*** AVAILABLE DATA Section Begins ***

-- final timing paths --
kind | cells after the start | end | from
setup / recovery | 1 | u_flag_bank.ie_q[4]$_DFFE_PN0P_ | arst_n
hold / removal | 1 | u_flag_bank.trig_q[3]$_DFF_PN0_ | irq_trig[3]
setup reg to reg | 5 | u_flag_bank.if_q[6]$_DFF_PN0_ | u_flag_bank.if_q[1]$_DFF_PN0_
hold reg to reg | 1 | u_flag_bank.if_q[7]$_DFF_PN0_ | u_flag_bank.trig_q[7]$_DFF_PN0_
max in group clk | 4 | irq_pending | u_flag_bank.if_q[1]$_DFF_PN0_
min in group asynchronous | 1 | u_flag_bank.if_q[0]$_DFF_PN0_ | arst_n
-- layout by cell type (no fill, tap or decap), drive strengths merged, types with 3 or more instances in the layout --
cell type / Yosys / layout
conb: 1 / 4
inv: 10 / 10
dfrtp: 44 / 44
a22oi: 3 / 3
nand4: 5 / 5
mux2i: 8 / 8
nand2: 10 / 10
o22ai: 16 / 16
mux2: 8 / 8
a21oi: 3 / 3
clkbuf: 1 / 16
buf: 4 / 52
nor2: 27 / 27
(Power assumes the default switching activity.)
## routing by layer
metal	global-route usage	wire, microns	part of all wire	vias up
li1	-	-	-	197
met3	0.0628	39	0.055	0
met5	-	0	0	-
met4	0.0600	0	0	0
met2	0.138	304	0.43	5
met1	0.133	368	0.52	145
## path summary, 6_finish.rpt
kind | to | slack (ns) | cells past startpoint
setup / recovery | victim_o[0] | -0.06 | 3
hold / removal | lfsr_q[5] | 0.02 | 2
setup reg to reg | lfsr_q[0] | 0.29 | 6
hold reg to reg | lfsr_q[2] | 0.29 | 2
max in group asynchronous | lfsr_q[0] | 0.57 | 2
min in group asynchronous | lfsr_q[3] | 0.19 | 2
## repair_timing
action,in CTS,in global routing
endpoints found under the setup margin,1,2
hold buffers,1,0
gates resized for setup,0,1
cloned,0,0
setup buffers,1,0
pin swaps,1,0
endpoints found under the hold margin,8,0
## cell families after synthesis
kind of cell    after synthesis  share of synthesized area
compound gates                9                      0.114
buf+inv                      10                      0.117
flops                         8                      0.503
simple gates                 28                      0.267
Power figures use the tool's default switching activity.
<file path="src/icache_pkg.sv">
// instruction cache definitions
package icache_pkg;

  ////////////////////////////////////////////////////////////
  // cache geometry
  ////////////////////////////////////////////////////////////

  localparam int unsigned PADDR_W  = 32;
  localparam int unsigned FETCH_W  = 32;
  localparam int unsigned LINE_W   = 128;
  localparam int unsigned NUM_WAYS = 4;
  localparam int unsigned NUM_SETS = 16;
  localparam int unsigned OFFSET_W = 4;
  localparam int unsigned INDEX_W  = 4;
  // tag is whatever is left above index and offset
  localparam int unsigned TAG_W    = PADDR_W - INDEX_W - OFFSET_W;
  localparam int unsigned WAY_W    = 2;
  // upper half of the address space is the uncached i/o region
  localparam int unsigned NC_BIT   = 31;

  // address fields and payload widths
  typedef logic [PADDR_W-1:0]  paddr_t;
  typedef logic [TAG_W-1:0]    tag_t;
  typedef logic [INDEX_W-1:0]  set_idx_t;
  typedef logic [OFFSET_W-1:0] offset_t;
  typedef logic [WAY_W-1:0]    way_t;
  typedef logic [NUM_WAYS-1:0] way_mask_t;
  typedef logic [LINE_W-1:0]   line_t;
  typedef logic [FETCH_W-1:0]  word_t;

  // fills and invalidations share the return port
  typedef enum logic {
    IFILL_ACK,
    INV_REQ
  } rtrn_type_e;

  // controller states, also seen by the bound checker
  typedef enum logic [1:0] {
    FLUSH,
    IDLE,
    READ,
    MISS
  } ctrl_state_e;

  ////////////////////////////////////////////////////////////
  // port bundles
  ////////////////////////////////////////////////////////////

  typedef struct packed {
    logic   req;
    paddr_t paddr;
  } fetch_req_t;

  typedef struct packed {
    logic  valid;
    word_t data;
  } fetch_rsp_t;

  // refill request, way tells memory which victim gets the line
  typedef struct packed {
    paddr_t paddr;
    logic   nc;
    way_t   way;
  } mem_req_t;

  typedef struct packed {
    rtrn_type_e rtype;
    set_idx_t   inv_idx;
    line_t      data;
  } mem_rtrn_t;

endpackage

</file>
<file path="src/icache_hit_sel.sv">
// tag compare and word select
module icache_hit_sel import icache_pkg::*; (
  input  tag_t  [NUM_WAYS-1:0] tag_rdata_i,
  input  way_mask_t            valid_rdata_i,
  input  line_t [NUM_WAYS-1:0] line_rdata_i,
  input  tag_t                 ref_tag_i,
  input  offset_t              offset_i,
  input  logic                 use_array_i,
  input  line_t                fill_line_i,
  output way_mask_t            hit_o,
  output word_t                word_o
);

  way_t                hit_way;
  logic [OFFSET_W-3:0] word_idx;
  word_t               array_word;
  word_t               fill_word;

  // a way hits only with a valid entry and a matching tag
  for (genvar w = 0; w < NUM_WAYS; w++) begin : gen_cmp
    assign hit_o[w] = valid_rdata_i[w] & (tag_rdata_i[w] == ref_tag_i);
  end

  // lowest hitting way, there should never be more than one
  always_comb begin : p_hit_way
    hit_way = '0;
    for (int i = NUM_WAYS - 1; i >= 0; i--) begin
      if (hit_o[i]) begin
        hit_way = way_t'(i);
      end
    end
  end

  // fetches are word aligned, low two offset bits are ignored
  assign word_idx = offset_i[OFFSET_W-1:2];

  assign array_word = line_rdata_i[hit_way][word_idx*FETCH_W +: FETCH_W];
  assign fill_word  = fill_line_i[word_idx*FETCH_W +: FETCH_W];

  // refill data bypasses the arrays on a miss
  assign word_o = use_array_i ? array_word : fill_word;

endmodule

</file>
## src/icache_pkg.sv

```systemverilog
// instruction cache definitions
package icache_pkg;

  ////////////////////////////////////////////////////////////
  // cache geometry
  ////////////////////////////////////////////////////////////

  localparam int unsigned PADDR_W  = 32;
  localparam int unsigned FETCH_W  = 32;
  localparam int unsigned LINE_W   = 128;
  localparam int unsigned NUM_WAYS = 4;
  localparam int unsigned NUM_SETS = 16;
  localparam int unsigned OFFSET_W = 4;
  localparam int unsigned INDEX_W  = 4;
  // tag is whatever is left above index and offset
  localparam int unsigned TAG_W    = PADDR_W - INDEX_W - OFFSET_W;
  localparam int unsigned WAY_W    = 2;
  // upper half of the address space is the uncached i/o region
  localparam int unsigned NC_BIT   = 31;

  // address fields and payload widths
  typedef logic [PADDR_W-1:0]  paddr_t;
  typedef logic [TAG_W-1:0]    tag_t;
  typedef logic [INDEX_W-1:0]  set_idx_t;
  typedef logic [OFFSET_W-1:0] offset_t;
  typedef logic [WAY_W-1:0]    way_t;
  typedef logic [NUM_WAYS-1:0] way_mask_t;
  typedef logic [LINE_W-1:0]   line_t;
  typedef logic [FETCH_W-1:0]  word_t;

  // fills and invalidations share the return port
  typedef enum logic {
    IFILL_ACK,
    INV_REQ
  } rtrn_type_e;

  // controller states, also seen by the bound checker
  typedef enum logic [1:0] {
    FLUSH,
    IDLE,
    READ,
    MISS
  } ctrl_state_e;

  ////////////////////////////////////////////////////////////
  // port bundles
  ////////////////////////////////////////////////////////////

  typedef struct packed {
    logic   req;
    paddr_t paddr;
  } fetch_req_t;

  typedef struct packed {
    logic  valid;
    word_t data;
  } fetch_rsp_t;

  // refill request, way tells memory which victim gets the line
  typedef struct packed {
    paddr_t paddr;
    logic   nc;
    way_t   way;
  } mem_req_t;

  typedef struct packed {
    rtrn_type_e rtype;
    set_idx_t   inv_idx;
    line_t      data;
  } mem_rtrn_t;

endpackage

```

## src/icache_ctrl.sv

```systemverilog
// icache controller
module icache_ctrl import icache_pkg::*; (
  input  logic       clk_i,
  input  logic       rst_ni,
  input  logic       en_i,
  input  logic       flush_i,
  input  fetch_req_t fetch_req_i,
  output logic       fetch_ready_o,
  output logic       rsp_valid_o,
  output logic       busy_o,
  output logic       miss_o,
  output logic       mem_req_o,
  input  logic       mem_ack_i,
  output mem_req_t   mem_req_data_o,
  input  logic       mem_rtrn_vld_i,
  input  mem_rtrn_t  mem_rtrn_i,
  input  way_mask_t  hit_i,
  input  way_t       victim_i,
  input  logic       all_valid_i,
  output way_mask_t  tag_req_o,
  output logic       tag_we_o,
  output set_idx_t   tag_addr_o,
  output tag_t       tag_wdata_o,
  output logic       valid_wdata_o,
  output way_mask_t  data_req_o,
  output logic       data_we_o,
  output set_idx_t   data_addr_o,
  output offset_t    offset_o,
  output logic       use_array_o,
  output logic       lfsr_step_o
);

  ctrl_state_e state_d, state_q;
  logic        cache_en_d, cache_en_q;
  logic        flush_d, flush_q;
  logic        flush_pend;
  logic        start_flush;
  logic        inv_en, inv_q;
  logic        fill_en;
  // arrays were read last cycle, compare this cycle
  logic        cmp_en_d, cmp_en_q;
  logic        nc_d, nc_q;
  paddr_t      paddr_d, paddr_q;
  set_idx_t    index_d;
  set_idx_t    flush_cnt_d, flush_cnt_q;
  logic        flush_en, flush_done;
  way_mask_t   victim_oh_d, victim_oh_q;
  way_t        victim_bin;
  logic        repl_all_d, repl_all_q;
  logic        accept, hit_ok;
  logic        cache_rden, cache_wren;

  ////////////////////////////////////////////////////////////
  // request address and flags
  ////////////////////////////////////////////////////////////

  assign accept  = fetch_ready_o & fetch_req_i.req;
  assign paddr_d = accept ? fetch_req_i.paddr : paddr_q;
  assign index_d = paddr_d[OFFSET_W +: INDEX_W];
  // uncached when in the i/o region or while disabled, fixed per request
  assign nc_d    = accept ? (~cache_en_q | fetch_req_i.paddr[NC_BIT]) : nc_q;

  assign tag_wdata_o = paddr_q[PADDR_W-1 -: TAG_W];
  assign offset_o    = paddr_q[OFFSET_W-1:0];

  // word address for uncached reads, line address for fills
  assign mem_req_data_o.paddr = nc_q ? {paddr_q[PADDR_W-1:2], 2'b00} :
                                       {paddr_q[PADDR_W-1:OFFSET_W], {OFFSET_W{1'b0}}};
  assign mem_req_data_o.nc    = nc_q;
  assign mem_req_data_o.way   = cmp_en_q ? victim_i : victim_bin;

  // return port decode, fills and invalidations never coincide
  assign inv_en  = mem_rtrn_vld_i & (mem_rtrn_i.rtype == INV_REQ);
  assign fill_en = mem_rtrn_vld_i & (mem_rtrn_i.rtype == IFILL_ACK);

  assign flush_pend  = flush_q | flush_i;
  // enabling always goes through a full flush
  assign start_flush = flush_pend | (en_i & ~cache_en_q);

  // a hit is only trusted once the arrays were re-read after an invalidation
  assign hit_ok = cmp_en_q & ~inv_q & (|hit_i);

  assign fetch_ready_o = ~start_flush & ~mem_rtrn_vld_i &
                         ((state_q == IDLE) | ((state_q == READ) & hit_ok));

  assign busy_o      = (state_q == FLUSH);
  assign use_array_o = cmp_en_q;

  ////////////////////////////////////////////////////////////
  // main state machine
  ////////////////////////////////////////////////////////////

  always_comb begin : p_fsm
    state_d     = state_q;
    cache_en_d  = cache_en_q & en_i;
    flush_d     = flush_pend;
    cmp_en_d    = 1'b0;
    cache_rden  = 1'b0;
    cache_wren  = 1'b0;
    flush_en    = 1'b0;
    rsp_valid_o = 1'b0;
    mem_req_o   = 1'b0;
    miss_o      = 1'b0;

    unique case (state_q)
      // walk all sets and clear their valid bits
      FLUSH: begin
        flush_en = 1'b1;
        if (flush_done) begin
          state_d    = IDLE;
          flush_d    = 1'b0;
          cache_en_d = en_i;
        end
      end
      IDLE: begin
        if (start_flush) begin
          state_d = FLUSH;
        end else if (accept) begin
          cache_rden = 1'b1;
          cmp_en_d   = cache_en_q;
          state_d    = READ;
        end
      end
      READ: begin
        if (cmp_en_q && inv_q) begin
          // tag port was busy with the invalidation, read again
          cache_rden = cache_en_q;
          cmp_en_d   = cache_en_q;
        end else if (hit_ok) begin
          rsp_valid_o = 1'b1;
          state_d     = IDLE;
          // stream the next request straight into a lookup
          if (accept) begin
            cache_rden = 1'b1;
            cmp_en_d   = cache_en_q;
            state_d    = READ;
          end
        end else begin
          // miss or uncached, hold the request until memory takes it
          mem_req_o = 1'b1;
          if (mem_ack_i) begin
            miss_o  = ~nc_q;
            state_d = MISS;
          end
        end
      end
      MISS: begin
        if (fill_en) begin
          rsp_valid_o = 1'b1;
          // uncached data is passed on but never allocated
          cache_wren  = ~nc_q;
          state_d     = IDLE;
        end
      end
      default: begin
        state_d = FLUSH;
      end
    endcase
  end

  ////////////////////////////////////////////////////////////
  // flush counter, replacement and array control
  ////////////////////////////////////////////////////////////

  assign flush_done  = (flush_cnt_q == set_idx_t'(NUM_SETS - 1));
  assign flush_cnt_d = flush_done ? '0 :
                       flush_en   ? flush_cnt_q + 1'b1 :
                                    flush_cnt_q;

  // victim is sampled while the valid bits of the looked up set are on the bus
  assign victim_oh_d = cmp_en_q ? (way_mask_t'(1'b1) << victim_i) : victim_oh_q;
  assign repl_all_d  = cmp_en_q ? all_valid_i : repl_all_q;

  always_comb begin : p_victim_bin
    victim_bin = '0;
    for (int i = 0; i < NUM_WAYS; i++) begin
      if (victim_oh_q[i]) begin
        victim_bin = way_t'(i);
      end
    end
  end

  // flush wins over invalidation, the whole cache is cleared anyway
  assign tag_addr_o    = flush_en ? flush_cnt_q :
                         inv_en   ? mem_rtrn_i.inv_idx :
                                    index_d;
  assign tag_req_o     = (flush_en | inv_en | cache_rden) ? '1 :
                         cache_wren                       ? victim_oh_q :
                                                            '0;
  assign tag_we_o      = flush_en | inv_en | cache_wren;
  assign valid_wdata_o = cache_wren;

  assign data_req_o  = cache_rden ? '1 :
                       cache_wren ? victim_oh_q :
                                    '0;
  assign data_we_o   = cache_wren;
  assign data_addr_o = index_d;

  // random replacement only moves on when it was actually used
  assign lfsr_step_o = cache_wren & repl_all_q;

  always_ff @(posedge clk_i or negedge rst_ni) begin : p_regs
    if (!rst_ni) begin
      state_q     <= IDLE;
      cache_en_q  <= 1'b0;
      flush_q     <= 1'b0;
      inv_q       <= 1'b0;
      cmp_en_q    <= 1'b0;
      nc_q        <= 1'b0;
      flush_cnt_q <= '0;
      victim_oh_q <= '0;
      repl_all_q  <= 1'b0;
    end else begin
      state_q     <= state_d;
      cache_en_q  <= cache_en_d;
      flush_q     <= flush_d;
      inv_q       <= inv_en;
      cmp_en_q    <= cmp_en_d;
      nc_q        <= nc_d;
      flush_cnt_q <= flush_cnt_d;
      victim_oh_q <= victim_oh_d;
      repl_all_q  <= repl_all_d;
    end
  end

  // request address
  always_ff @(posedge clk_i) begin : p_addr
    paddr_q <= paddr_d;
  end

endmodule

```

*** AVAILABLE DATA Section Ends ***

- _ABOUT THIS EXERCISE_
All lines with the word "synthesis" should be copied from the material above.

- _RESULT OF THIS TASK_
## cell families after synthesis
kind of cell    after synthesis  share of synthesized area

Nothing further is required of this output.